Interesting Book I Just Read
The Blue Sweater by Jacqueline Novogratz
Novogratz started her career as a young, starry-eyed do-gooder out to change the world, and got an eye-opener working in Africa in the 1980s for various nonprofits. She had valuable experiences about what works and what doesn’t in helping the poor. Eventually, she returned to the US and founded the Acumen Fund, which finances businesses in the developing world that give jobs to the poor, tackle issues of poverty and offer microloans. From a one-woman show to heading a huge NGO now, her story is very interesting. In many ways it’s an homage to the African women who struggled alongside her and taught her, and learned from her.
But it’s not without problems: the book seems to have been written by two people, or at least in two voices. The first half is all anecdotal, about Novogratz’s efforts in Africa to help local women start a baking business, in great amounts of detail, without stats about poverty, its root causes. I care less about what color dresses the women wore (this seems to come up a lot!) than about how her efforts compare to other NGOs at the time. Her story paints a very accurate picture of what you still can see in Africa and what the challenges are. I would have found it more interesting and useful had she interspersed history, poverty statistics and analysis in it. The second half shifts suddenly to the Acumen Fund and there is almost nothing but statistics, and all success stories. Sounds like a promotional piece. Gone is the author’s personal style, which was full of feeling and self-reflection. The Acumen Fund is portrayed as a little too perfect, which I suppose happens when you write about the nonprofit you head. I would like to have seen more objectivity. Some of the stories made me cringe, not due to the nature of them, but they seem a bit self-serving. For example, the author shares a story of being in rural Pakistan, and hearing gun shots. Is it the Taliban? Warlords? Momentum builds.

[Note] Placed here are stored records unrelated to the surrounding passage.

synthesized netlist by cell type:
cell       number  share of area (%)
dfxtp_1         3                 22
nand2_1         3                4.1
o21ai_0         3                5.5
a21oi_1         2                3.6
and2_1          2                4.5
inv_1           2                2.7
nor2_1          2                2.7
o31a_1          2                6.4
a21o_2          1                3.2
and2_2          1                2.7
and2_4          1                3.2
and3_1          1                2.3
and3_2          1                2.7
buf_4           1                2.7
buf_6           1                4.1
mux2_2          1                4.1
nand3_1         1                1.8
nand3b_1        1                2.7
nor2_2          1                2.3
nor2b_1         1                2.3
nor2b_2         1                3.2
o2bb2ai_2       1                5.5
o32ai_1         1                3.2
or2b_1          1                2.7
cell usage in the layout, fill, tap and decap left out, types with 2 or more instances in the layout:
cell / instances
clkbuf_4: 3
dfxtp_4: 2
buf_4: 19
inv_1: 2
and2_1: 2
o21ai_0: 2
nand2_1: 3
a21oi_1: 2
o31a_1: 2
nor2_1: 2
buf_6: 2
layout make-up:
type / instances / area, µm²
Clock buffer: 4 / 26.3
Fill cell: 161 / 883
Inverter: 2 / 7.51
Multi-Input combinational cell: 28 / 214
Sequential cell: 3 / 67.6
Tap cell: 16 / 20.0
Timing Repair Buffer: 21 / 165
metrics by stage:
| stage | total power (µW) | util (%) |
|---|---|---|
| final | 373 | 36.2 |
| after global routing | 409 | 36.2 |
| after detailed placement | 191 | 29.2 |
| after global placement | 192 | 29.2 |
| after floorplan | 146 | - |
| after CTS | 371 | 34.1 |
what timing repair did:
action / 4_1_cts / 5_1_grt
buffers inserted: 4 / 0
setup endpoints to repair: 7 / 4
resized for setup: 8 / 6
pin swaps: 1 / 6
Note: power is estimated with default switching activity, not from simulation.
<file path="src/hw/rtl/owcrc8_pkg.sv">
`timescale 1ns / 1ps
// ----------------------------------------------------------------------------
// owcrc8_pkg
// Types, constants and the CRC-8 function of the single-wire transceiver.
// ----------------------------------------------------------------------------
package owcrc8_pkg;

   localparam int unsigned REQUEST_BITS      = 16;
   localparam int unsigned RESPONSE_BITS_DEF = 32;
   localparam int unsigned WORD_W            = 32;
   localparam int unsigned CNT_W             = 6;
   localparam logic [7:0]  CRC_POLY          = 8'h07;
   localparam logic [7:0]  CRC_SEED_RESET    = 8'hAC;

   localparam int unsigned REQ_DATA_W = 16;
   localparam int unsigned RSP_DATA_W = 40;

   localparam logic OP_START = 1'b0;
   localparam logic OP_TICK  = 1'b1;

   typedef enum logic [5:0] {
      PH_IDLE     = 6'b000001,
      PH_START    = 6'b000010,
      PH_REQUEST  = 6'b000100,
      PH_WAITING  = 6'b001000,
      PH_RESPONSE = 6'b010000,
      PH_STOPPING = 6'b100000
   } phase_type;

   function automatic logic [7:0] crc8_byte(input logic [7:0] seed, input logic [7:0] v);
      logic [7:0] c;
      c = seed ^ v;
      for (int i = 0; i < 8; i++) begin
         if (c[7]) begin
            c = {c[6:0], 1'b0} ^ CRC_POLY;
         end else begin
            c = {c[6:0], 1'b0};
         end
      end
      return c;
   endfunction

endpackage

</file>
<file path="src/hw/rtl/one_wire_crc8_request_response.sv">
`timescale 1ns / 1ps
// ----------------------------------------------------------------------------
// one_wire_crc8_request_response
// Single-wire request/response transceiver with CRC-8, stepped by bit ticks.
// ----------------------------------------------------------------------------
//  channel | direction | tdata / tuser contents
//  req_    | in        | tdata: request_byte[7:0], line_sample[8]; tuser: operation
//  rsp_    | out       | tdata: line_level[0], line_drive[1], session_busy[2],
//          |           |        response_valid[3], response_word[35:4]
//  csr_    | in        | data: crc_seed[7:0]
//
//  One transaction per cycle while req_tready is high; each start or tick is
//  done in the accept cycle; its result goes to the output register or the skid.
//  A two-entry output buffer (output register plus skid) keeps req_tready
//  registered; input stalls only when both entries hold results.
//  Synchronous active-high reset: phase idle, line driven high, crc_seed 0xAC.
// ----------------------------------------------------------------------------
module one_wire_crc8_request_response
   import owcrc8_pkg::*;
#(
   parameter int unsigned RESPONSE_BITS = RESPONSE_BITS_DEF
) (
   input  logic                  clock,
   input  logic                  reset,
   input  logic                  req_tvalid,
   output logic                  req_tready,
   input  logic [REQ_DATA_W-1:0] req_tdata,   // request_byte[7:0], line_sample[8]
   input  logic                  req_tuser,   // operation
   output logic                  rsp_tvalid,
   input  logic                  rsp_tready,
   output logic [RSP_DATA_W-1:0] rsp_tdata,   // level, drive, busy, valid, word[35:4]
   input  logic                  csr_valid,
   output logic                  csr_ready,
   input  logic [7:0]            csr_data
);

   logic [7:0]         crc_seed_ff;
   phase_type          phase_ff, phase_in;
   logic [CNT_W-1:0]   cnt_ff, cnt_in, cnt_dec;
   logic [WORD_W-1:0]  shift_ff, shift_in;
   logic               level_ff, level_in;
   logic               drive_ff, drive_in;
   logic               rvalid_in;
   logic [WORD_W-1:0]  rword_in;
   logic [7:0]         crc;
   logic               req_fire;
   logic [RSP_DATA_W-1:0] result;

   logic                  out_valid_ff, skid_valid_ff;
   logic [RSP_DATA_W-1:0] out_data_ff, skid_data_ff;

   assign csr_ready = 1'b1;
   assign req_tready = !skid_valid_ff;
   assign req_fire = req_tvalid && req_tready;
   assign cnt_dec = cnt_ff - CNT_W'(1);
   assign crc = crc8_byte(crc_seed_ff, req_tdata[7:0]);

   always_comb begin
      phase_in  = phase_ff;
      cnt_in    = cnt_ff;
      shift_in  = shift_ff;
      level_in  = level_ff;
      drive_in  = drive_ff;
      rvalid_in = 1'b0;
      rword_in  = '0;
      if (req_tuser == OP_START) begin
         phase_in = PH_START;
         shift_in = {req_tdata[7:0], crc, {(WORD_W - REQUEST_BITS){1'b0}}};
         cnt_in   = CNT_W'(1);
         drive_in = 1'b1;
         level_in = 1'b0;
      end else begin
         case (phase_ff)
            PH_START: begin
               cnt_in = cnt_dec;
               if (cnt_dec == '0) begin
                  cnt_in   = CNT_W'(REQUEST_BITS);
                  phase_in = PH_REQUEST;
               end
            end
            PH_REQUEST: begin
               cnt_in   = cnt_dec;
               level_in = shift_ff[WORD_W-1];
               shift_in = {shift_ff[WORD_W-2:0], 1'b0};
               if (cnt_dec == '0) begin
                  cnt_in   = CNT_W'(2);
                  phase_in = PH_WAITING;
               end
            end
            PH_WAITING: begin
               cnt_in = cnt_dec;
               if (cnt_dec == '0) begin
                  cnt_in   = CNT_W'(RESPONSE_BITS);
                  phase_in = PH_RESPONSE;
               end else if (cnt_dec == CNT_W'(1)) begin
                  drive_in = 1'b0;
                  level_in = 1'b1;
               end
            end
            PH_RESPONSE: begin
               cnt_in   = cnt_dec;
               shift_in = {shift_ff[WORD_W-2:0], req_tdata[8]};
               if (cnt_dec == '0) begin
                  cnt_in    = CNT_W'(2);
                  phase_in  = PH_STOPPING;
                  level_in  = 1'b1;
                  drive_in  = 1'b1;
                  rvalid_in = 1'b1;
                  rword_in  = shift_in;
               end
            end
            PH_STOPPING: begin
               cnt_in = cnt_dec;
               if (cnt_dec == '0) begin
                  phase_in = PH_IDLE;
               end
            end
            default: begin
               phase_in = phase_ff;
            end
         endcase
      end
   end

   assign result = {4'b0, rword_in, rvalid_in, (phase_in != PH_IDLE), drive_in, level_in};

   always_ff @(posedge clock) begin
      if (reset) begin
         crc_seed_ff <= CRC_SEED_RESET;
         phase_ff    <= PH_IDLE;
         cnt_ff      <= '0;
         shift_ff    <= '0;
         level_ff    <= 1'b1;
         drive_ff    <= 1'b1;
      end else begin
         if (csr_valid && csr_ready) begin
            crc_seed_ff <= csr_data;
         end
         if (req_fire) begin
            phase_ff <= phase_in;
            cnt_ff   <= cnt_in;
            shift_ff <= shift_in;
            level_ff <= level_in;
            drive_ff <= drive_in;
         end
      end
   end

   // output register and skid entry
   always_ff @(posedge clock) begin
      if (reset) begin
         out_valid_ff  <= 1'b0;
         skid_valid_ff <= 1'b0;
      end else begin
         if (!out_valid_ff || rsp_tready) begin
            if (skid_valid_ff) begin
               out_valid_ff  <= 1'b1;
               skid_valid_ff <= 1'b0;
            end else begin
               out_valid_ff <= req_fire;
            end
         end else if (req_fire) begin
            skid_valid_ff <= 1'b1;
         end
      end
   end

   always_ff @(posedge clock) begin
      if (!out_valid_ff || rsp_tready) begin
         if (skid_valid_ff) begin
            out_data_ff <= skid_data_ff;
         end else if (req_fire) begin
            out_data_ff <= result;
         end
      end else if (req_fire) begin
         skid_data_ff <= result;
      end
   end

   assign rsp_tvalid = out_valid_ff;
   assign rsp_tdata  = out_data_ff;

   a_skid_behind_out: assert property (@(posedge clock) disable iff (reset)
      skid_valid_ff |-> out_valid_ff)
      else $error("skid entry holds a result while the output register is empty");

   a_idle_line_high: assert property (@(posedge clock) disable iff (reset)
      (phase_ff == PH_IDLE) |-> (level_ff && drive_ff))
      else $error("line not driven high while idle");

   a_valid_frame: assert property (@(posedge clock) disable iff (reset)
      (rsp_tvalid && rsp_tdata[3]) |-> (rsp_tdata[2:0] == 3'b111))
      else $error("response completes without stop phase and high drive");

   a_word_zero: assert property (@(posedge clock) disable iff (reset)
      (rsp_tvalid && !rsp_tdata[3]) |-> (rsp_tdata[35:4] == '0))
      else $error("response word nonzero outside the completing tick");

endmodule

</file>
==> src/hdl/s224_pkg.sv <==
`timescale 1ns / 1ps
// ----------------------------------------------------------------------------
// SHA-224 package
// Beat types, initial hash values and round constants.
// ----------------------------------------------------------------------------
package s224_pkg;

  typedef struct packed {
    logic       operation;
    logic [7:0] data_byte;
  } in_beat_t;

  typedef struct packed {
    logic [31:0] digest_word;
    logic [2:0]  word_index;
    logic        last_word;
  } out_beat_t;

  localparam logic OP_ABSORB = 1'b0;
  localparam logic OP_FINISH = 1'b1;

  localparam int unsigned DigestWords = 7;

  function automatic logic [31:0] init_hash(input logic [2:0] idx);
    logic [31:0] v;
    unique case (idx)
      3'd0: v = 32'hc1059ed8;
      3'd1: v = 32'h367cd507;
      3'd2: v = 32'h3070dd17;
      3'd3: v = 32'hf70e5939;
      3'd4: v = 32'hffc00b31;
      3'd5: v = 32'h68581511;
      3'd6: v = 32'h64f98fa7;
      default: v = 32'hbefa4fa4;
    endcase
    return v;
  endfunction

  localparam logic [31:0] RoundK [64] = '{
    32'h428a2f98, 32'h71374491, 32'hb5c0fbcf, 32'he9b5dba5,
    32'h3956c25b, 32'h59f111f1, 32'h923f82a4, 32'hab1c5ed5,
    32'hd807aa98, 32'h12835b01, 32'h243185be, 32'h550c7dc3,
    32'h72be5d74, 32'h80deb1fe, 32'h9bdc06a7, 32'hc19bf174,
    32'he49b69c1, 32'hefbe4786, 32'h0fc19dc6, 32'h240ca1cc,
    32'h2de92c6f, 32'h4a7484aa, 32'h5cb0a9dc, 32'h76f988da,
    32'h983e5152, 32'ha831c66d, 32'hb00327c8, 32'hbf597fc7,
    32'hc6e00bf3, 32'hd5a79147, 32'h06ca6351, 32'h14292967,
    32'h27b70a85, 32'h2e1b2138, 32'h4d2c6dfc, 32'h53380d13,
    32'h650a7354, 32'h766a0abb, 32'h81c2c92e, 32'h92722c85,
    32'ha2bfe8a1, 32'ha81a664b, 32'hc24b8b70, 32'hc76c51a3,
    32'hd192e819, 32'hd6990624, 32'hf40e3585, 32'h106aa070,
    32'h19a4c116, 32'h1e376c08, 32'h2748774c, 32'h34b0bcb5,
    32'h391c0cb3, 32'h4ed8aa4a, 32'h5b9cca4f, 32'h682e6ff3,
    32'h748f82ee, 32'h78a5636f, 32'h84c87814, 32'h8cc70208,
    32'h90befffa, 32'ha4506ceb, 32'hbef9a3f7, 32'hc67178f2
  };

endpackage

You might think she may be kidnapped (a la Daniel Pearl) but turns out it’s only the townspeople warning a local thief to give himself up. Big yawn. Nothing to do with her. In trying to spice things up, Novogratz comes out looking a bit needy for attention.

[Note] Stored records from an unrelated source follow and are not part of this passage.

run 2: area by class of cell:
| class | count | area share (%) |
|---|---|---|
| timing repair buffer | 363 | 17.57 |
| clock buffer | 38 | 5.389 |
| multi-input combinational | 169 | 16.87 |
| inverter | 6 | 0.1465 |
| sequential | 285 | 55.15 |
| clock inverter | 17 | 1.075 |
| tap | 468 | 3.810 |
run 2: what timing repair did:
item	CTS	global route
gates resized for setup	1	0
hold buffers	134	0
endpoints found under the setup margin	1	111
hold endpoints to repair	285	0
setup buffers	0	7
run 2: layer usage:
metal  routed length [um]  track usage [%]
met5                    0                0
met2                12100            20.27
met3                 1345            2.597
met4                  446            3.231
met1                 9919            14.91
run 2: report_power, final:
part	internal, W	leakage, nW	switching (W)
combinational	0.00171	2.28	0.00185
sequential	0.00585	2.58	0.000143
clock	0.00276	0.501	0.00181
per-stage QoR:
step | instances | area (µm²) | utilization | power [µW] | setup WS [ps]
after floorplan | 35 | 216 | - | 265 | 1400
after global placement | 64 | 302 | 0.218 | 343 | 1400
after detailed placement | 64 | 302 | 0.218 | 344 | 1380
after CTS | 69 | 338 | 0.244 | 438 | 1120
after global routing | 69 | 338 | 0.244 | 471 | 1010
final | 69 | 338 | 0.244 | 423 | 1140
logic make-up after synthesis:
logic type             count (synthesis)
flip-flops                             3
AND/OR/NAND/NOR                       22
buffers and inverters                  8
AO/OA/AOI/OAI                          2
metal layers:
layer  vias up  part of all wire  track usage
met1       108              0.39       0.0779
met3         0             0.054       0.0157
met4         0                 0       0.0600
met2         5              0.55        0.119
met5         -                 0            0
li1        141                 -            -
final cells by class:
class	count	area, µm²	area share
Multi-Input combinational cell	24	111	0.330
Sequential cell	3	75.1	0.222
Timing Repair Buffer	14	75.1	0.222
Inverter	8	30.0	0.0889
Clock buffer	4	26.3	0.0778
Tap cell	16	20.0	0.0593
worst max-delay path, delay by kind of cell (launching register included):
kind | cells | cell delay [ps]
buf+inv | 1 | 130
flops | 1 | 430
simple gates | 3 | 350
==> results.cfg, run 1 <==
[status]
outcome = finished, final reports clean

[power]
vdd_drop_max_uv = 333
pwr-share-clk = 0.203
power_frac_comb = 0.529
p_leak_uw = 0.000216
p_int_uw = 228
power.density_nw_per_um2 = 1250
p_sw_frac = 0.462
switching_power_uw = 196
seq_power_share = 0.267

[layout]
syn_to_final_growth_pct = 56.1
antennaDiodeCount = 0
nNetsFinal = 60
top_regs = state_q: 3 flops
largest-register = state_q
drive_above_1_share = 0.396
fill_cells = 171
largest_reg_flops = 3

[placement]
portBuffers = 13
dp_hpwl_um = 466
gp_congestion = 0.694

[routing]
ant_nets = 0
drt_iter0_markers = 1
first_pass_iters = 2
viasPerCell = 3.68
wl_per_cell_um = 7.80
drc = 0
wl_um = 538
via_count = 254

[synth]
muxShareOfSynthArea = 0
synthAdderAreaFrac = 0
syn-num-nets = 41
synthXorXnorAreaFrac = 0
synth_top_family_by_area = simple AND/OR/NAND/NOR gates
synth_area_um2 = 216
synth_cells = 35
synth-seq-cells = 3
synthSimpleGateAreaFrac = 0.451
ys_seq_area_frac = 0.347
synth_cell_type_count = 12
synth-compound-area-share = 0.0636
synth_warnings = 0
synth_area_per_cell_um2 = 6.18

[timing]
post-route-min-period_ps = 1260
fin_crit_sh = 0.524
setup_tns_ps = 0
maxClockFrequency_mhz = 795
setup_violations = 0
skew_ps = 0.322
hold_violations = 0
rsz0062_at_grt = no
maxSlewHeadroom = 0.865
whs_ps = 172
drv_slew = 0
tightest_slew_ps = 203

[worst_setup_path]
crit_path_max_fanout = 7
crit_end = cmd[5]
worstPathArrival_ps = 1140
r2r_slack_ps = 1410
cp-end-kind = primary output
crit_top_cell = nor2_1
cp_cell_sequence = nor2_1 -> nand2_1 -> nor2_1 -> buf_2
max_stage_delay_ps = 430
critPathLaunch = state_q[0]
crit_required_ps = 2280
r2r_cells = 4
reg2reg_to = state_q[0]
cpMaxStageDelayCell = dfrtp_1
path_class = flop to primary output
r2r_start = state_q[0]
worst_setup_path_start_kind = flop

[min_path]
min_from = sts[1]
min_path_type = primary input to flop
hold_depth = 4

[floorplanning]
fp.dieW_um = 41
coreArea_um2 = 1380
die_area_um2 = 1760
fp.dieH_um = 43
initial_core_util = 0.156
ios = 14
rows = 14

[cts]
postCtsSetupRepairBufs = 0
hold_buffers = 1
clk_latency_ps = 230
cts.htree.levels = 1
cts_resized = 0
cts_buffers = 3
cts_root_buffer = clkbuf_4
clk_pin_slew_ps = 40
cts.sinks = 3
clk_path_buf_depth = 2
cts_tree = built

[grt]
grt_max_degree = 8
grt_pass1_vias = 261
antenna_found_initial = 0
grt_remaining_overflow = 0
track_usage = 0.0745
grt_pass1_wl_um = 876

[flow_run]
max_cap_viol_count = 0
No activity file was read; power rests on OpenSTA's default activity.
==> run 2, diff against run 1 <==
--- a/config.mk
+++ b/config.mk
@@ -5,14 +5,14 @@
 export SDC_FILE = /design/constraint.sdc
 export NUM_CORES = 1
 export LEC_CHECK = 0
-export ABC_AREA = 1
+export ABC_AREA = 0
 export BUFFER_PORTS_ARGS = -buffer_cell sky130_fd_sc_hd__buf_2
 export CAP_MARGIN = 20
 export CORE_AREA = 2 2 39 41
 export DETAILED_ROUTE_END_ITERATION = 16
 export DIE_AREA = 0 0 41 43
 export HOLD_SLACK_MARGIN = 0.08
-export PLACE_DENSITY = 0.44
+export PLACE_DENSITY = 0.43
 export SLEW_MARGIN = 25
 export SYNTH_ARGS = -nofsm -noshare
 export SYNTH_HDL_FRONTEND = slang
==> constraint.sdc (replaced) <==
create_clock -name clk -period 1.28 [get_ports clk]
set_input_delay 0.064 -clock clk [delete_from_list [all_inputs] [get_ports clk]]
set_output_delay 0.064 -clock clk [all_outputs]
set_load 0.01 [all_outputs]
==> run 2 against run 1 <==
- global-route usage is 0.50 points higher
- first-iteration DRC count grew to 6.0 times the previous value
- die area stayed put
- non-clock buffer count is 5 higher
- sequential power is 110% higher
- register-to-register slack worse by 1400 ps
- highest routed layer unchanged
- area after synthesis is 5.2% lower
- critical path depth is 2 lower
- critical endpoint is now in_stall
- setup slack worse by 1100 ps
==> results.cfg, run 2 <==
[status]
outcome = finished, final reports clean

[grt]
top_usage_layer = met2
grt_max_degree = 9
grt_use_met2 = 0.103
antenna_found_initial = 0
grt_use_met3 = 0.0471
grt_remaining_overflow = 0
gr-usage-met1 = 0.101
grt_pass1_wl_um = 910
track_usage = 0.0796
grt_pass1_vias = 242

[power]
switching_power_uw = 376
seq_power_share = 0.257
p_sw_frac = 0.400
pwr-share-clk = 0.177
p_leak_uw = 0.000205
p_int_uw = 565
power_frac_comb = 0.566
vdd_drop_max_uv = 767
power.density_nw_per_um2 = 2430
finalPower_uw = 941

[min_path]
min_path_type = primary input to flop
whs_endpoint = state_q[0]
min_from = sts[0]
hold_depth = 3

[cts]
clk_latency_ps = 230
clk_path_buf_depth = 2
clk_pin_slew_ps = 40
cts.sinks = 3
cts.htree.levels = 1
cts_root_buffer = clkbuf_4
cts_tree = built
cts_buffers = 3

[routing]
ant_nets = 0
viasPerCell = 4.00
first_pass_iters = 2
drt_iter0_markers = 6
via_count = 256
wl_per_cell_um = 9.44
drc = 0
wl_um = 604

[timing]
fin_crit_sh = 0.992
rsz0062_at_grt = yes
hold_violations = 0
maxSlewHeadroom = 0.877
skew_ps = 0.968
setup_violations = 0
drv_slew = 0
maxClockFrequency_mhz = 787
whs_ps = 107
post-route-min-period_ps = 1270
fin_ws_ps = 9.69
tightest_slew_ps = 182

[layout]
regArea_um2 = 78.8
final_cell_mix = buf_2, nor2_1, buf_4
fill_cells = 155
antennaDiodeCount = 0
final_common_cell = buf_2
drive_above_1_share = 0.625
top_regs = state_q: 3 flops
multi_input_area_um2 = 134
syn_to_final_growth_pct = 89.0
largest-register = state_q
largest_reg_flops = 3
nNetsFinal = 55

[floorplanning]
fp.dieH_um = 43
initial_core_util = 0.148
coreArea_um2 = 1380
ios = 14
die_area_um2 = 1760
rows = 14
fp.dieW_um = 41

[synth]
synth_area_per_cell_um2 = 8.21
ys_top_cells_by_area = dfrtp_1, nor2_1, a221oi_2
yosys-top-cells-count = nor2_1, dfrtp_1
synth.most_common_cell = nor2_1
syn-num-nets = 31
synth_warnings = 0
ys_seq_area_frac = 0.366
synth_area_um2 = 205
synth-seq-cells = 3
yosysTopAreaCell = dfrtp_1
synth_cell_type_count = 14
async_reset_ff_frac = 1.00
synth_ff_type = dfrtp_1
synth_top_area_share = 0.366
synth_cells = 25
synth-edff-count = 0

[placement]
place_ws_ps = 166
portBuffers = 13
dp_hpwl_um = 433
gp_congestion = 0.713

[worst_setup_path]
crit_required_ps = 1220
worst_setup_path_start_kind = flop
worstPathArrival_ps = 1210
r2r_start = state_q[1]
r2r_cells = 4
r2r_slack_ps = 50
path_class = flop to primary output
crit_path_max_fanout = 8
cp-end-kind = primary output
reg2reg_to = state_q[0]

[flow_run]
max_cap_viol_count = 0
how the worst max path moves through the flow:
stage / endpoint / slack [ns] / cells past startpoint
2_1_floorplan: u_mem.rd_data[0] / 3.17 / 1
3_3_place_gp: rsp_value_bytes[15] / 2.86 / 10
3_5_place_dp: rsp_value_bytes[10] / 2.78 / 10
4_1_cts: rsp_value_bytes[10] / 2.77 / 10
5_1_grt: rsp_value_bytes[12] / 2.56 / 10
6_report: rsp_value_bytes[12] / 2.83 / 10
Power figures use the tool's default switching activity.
--- src/periodic_box_wrap_defines.svh ---
// ---------------------------------------------------------------------------
// Periodic box wrap assertion macros
// Shared concurrent assertion forms on i_clk with synchronous reset.
// ---------------------------------------------------------------------------
`ifndef PERIODIC_BOX_WRAP_DEFINES_SVH
`define PERIODIC_BOX_WRAP_DEFINES_SVH

// same-cycle implication
`define PBW_ASSERT_NOW(lbl, ante, cons) \
    lbl: assert property (@(posedge i_clk) disable iff (!i_rst_n) (ante) |-> (cons)) \
        else $error("periodic_box_wrap assertion failed");

// next-cycle implication
`define PBW_ASSERT_NEXT(lbl, ante, cons) \
    lbl: assert property (@(posedge i_clk) disable iff (!i_rst_n) (ante) |=> (cons)) \
        else $error("periodic_box_wrap assertion failed");

`endif

--- src/pbw_pkg.sv ---
// ---------------------------------------------------------------------------
// Periodic box wrap package
// Widths, register indexes, shared types and helper functions.
// ---------------------------------------------------------------------------
`default_nettype none

package pbw_pkg;

    localparam int MAX_PASSES = 10;
    localparam int COORD_BITS = 21;
    localparam int COORD_W    = 21;
    localparam int VEC_W      = 3 * COORD_W;
    localparam int MUL_W      = COORD_W + 2;
    localparam int NRM_W      = 2 * COORD_W + 1;
    localparam int HALF_W     = COORD_W;
    localparam int ACC_W      = 68;
    localparam int PASS_W     = $clog2(MAX_PASSES + 1);
    localparam int ADDR_W     = 3;

    localparam logic [ADDR_W-1:0] REG_MODE    = 3'd0;
    localparam logic [ADDR_W-1:0] REG_EDGE_A  = 3'd1;
    localparam logic [ADDR_W-1:0] REG_EDGE_B  = 3'd2;
    localparam logic [ADDR_W-1:0] REG_EDGE_C  = 3'd3;
    localparam logic [ADDR_W-1:0] REG_ORIGIN  = 3'd4;
    localparam logic [ADDR_W-1:0] REG_LOWER   = 3'd5;
    localparam logic [ADDR_W-1:0] REG_LENGTHS = 3'd6;

    localparam logic signed [MUL_W-1:0] SAT_HI =
        $signed(MUL_W'((1 << (COORD_BITS - 1)) - 1));
    localparam logic signed [MUL_W-1:0] SAT_LO = -SAT_HI - MUL_W'(1);

    typedef logic signed [COORD_W-1:0] t_coord;

    typedef struct packed {
        logic             mode;
        logic [VEC_W-1:0] edge_a;
        logic [VEC_W-1:0] edge_b;
        logic [VEC_W-1:0] edge_c;
        logic [VEC_W-1:0] origin;
        logic [VEC_W-1:0] lower;
        logic [VEC_W-1:0] lengths;
    } t_cfg;

    typedef enum logic [2:0] {
        K_CROSS,
        K_DOTE,
        K_DOTO,
        K_DOTT,
        K_PASS
    } t_kind;

    typedef struct packed {
        logic       wb;
        t_kind      kind;
        logic [1:0] j;
        logic [1:0] i;
    } t_tag;

    typedef struct packed {
        logic                    valid;
        logic                    clr;
        logic                    neg;
        logic                    shift;
        logic signed [MUL_W-1:0] ma;
        logic signed [MUL_W-1:0] mb;
        t_tag                    tag;
    } t_mac_op;

    function automatic t_coord vcomp(input logic [VEC_W-1:0] v, input logic [1:0] k);
        t_coord r;
        case (k)
            2'd0: r = v[COORD_W-1:0];
            2'd1: r = v[2*COORD_W-1:COORD_W];
            default: r = v[3*COORD_W-1:2*COORD_W];
        endcase
        return r;
    endfunction

    function automatic logic [1:0] inc3(input logic [1:0] k);
        return (k == 2'd2) ? 2'd0 : k + 2'd1;
    endfunction

    function automatic logic signed [MUL_W-1:0] s23(input t_coord x);
        return {{(MUL_W-COORD_W){x[COORD_W-1]}}, x};
    endfunction

    function automatic t_coord sat(input logic signed [MUL_W-1:0] v);
        logic signed [MUL_W-1:0] r;
        if (v > SAT_HI) begin
            r = SAT_HI;
        end else if (v < SAT_LO) begin
            r = SAT_LO;
        end else begin
            r = v;
        end
        return r[COORD_W-1:0];
    endfunction

endpackage

`default_nettype wire

--- src/pbw_cfg.sv ---
// ---------------------------------------------------------------------------
// Periodic box wrap configuration registers
// Decodes writes on the plain write port into the cell and box registers.
// ---------------------------------------------------------------------------
`default_nettype none

module pbw_cfg
    import pbw_pkg::*;
(
    input  wire logic              i_clk,
    input  wire logic              i_rst_n,
    input  wire logic              i_cfg_wr_en,
    input  wire logic [ADDR_W-1:0] i_cfg_addr,
    input  wire logic [VEC_W-1:0]  i_cfg_wdata,
    output t_cfg                   o_cfg
);

    t_cfg r_cfg;

    always_ff @(posedge i_clk) begin
        if (!i_rst_n) begin
            r_cfg <= '0;
        end else if (i_cfg_wr_en) begin
            case (i_cfg_addr)
                REG_MODE:    r_cfg.mode    <= i_cfg_wdata[0];
                REG_EDGE_A:  r_cfg.edge_a  <= i_cfg_wdata;
                REG_EDGE_B:  r_cfg.edge_b  <= i_cfg_wdata;
                REG_EDGE_C:  r_cfg.edge_c  <= i_cfg_wdata;
                REG_ORIGIN:  r_cfg.origin  <= i_cfg_wdata;
                REG_LOWER:   r_cfg.lower   <= i_cfg_wdata;
                REG_LENGTHS: r_cfg.lengths <= i_cfg_wdata;
                default: ;
            endcase
        end
    end

    assign o_cfg = r_cfg;

endmodule

`default_nettype wire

What I loved best are her vivid and accurate portrayals about the lives the people lead in developing countries, the daily struggles they face, the hardships they bear and overcome. Death is a constant, woven into their fabric of daily living, she writes and I have often thought that too. Only people who visit or live in these places truly understand the needs of the poor. Norogratz has definitely walked the walk; she has lived as a poor person, in subhuman dwellings.
I do wonder about Acumen’s not-so-successful stories, which are not mentioned and must exist: loans gone bad? I mean, Acumen gives a $600,000 loan to a local businessperson with diamond rings and expensive watches… what happens when they skip town, pad their books? I’ve seen nonprofits report how everything is successful– I mean, everything– and it raises eyebrows. Having been to developing countries, knowing their complexities, and the corruption and temptation, I am sure that Acumen has had some bad moments.
It’s an interesting story for sure, but for seasoned humanitarians, the book offers little meat. I applaud her efforts and devotion but the book would have been better written by a more objective third party. For those new to humanitarian aid, you’ll enjoy this, but also please read Mountains Beyond Mountains, both much better written, and better at both analyzing roots of poverty and solutions, and at providing a political/historic perspective. Two and a half stars.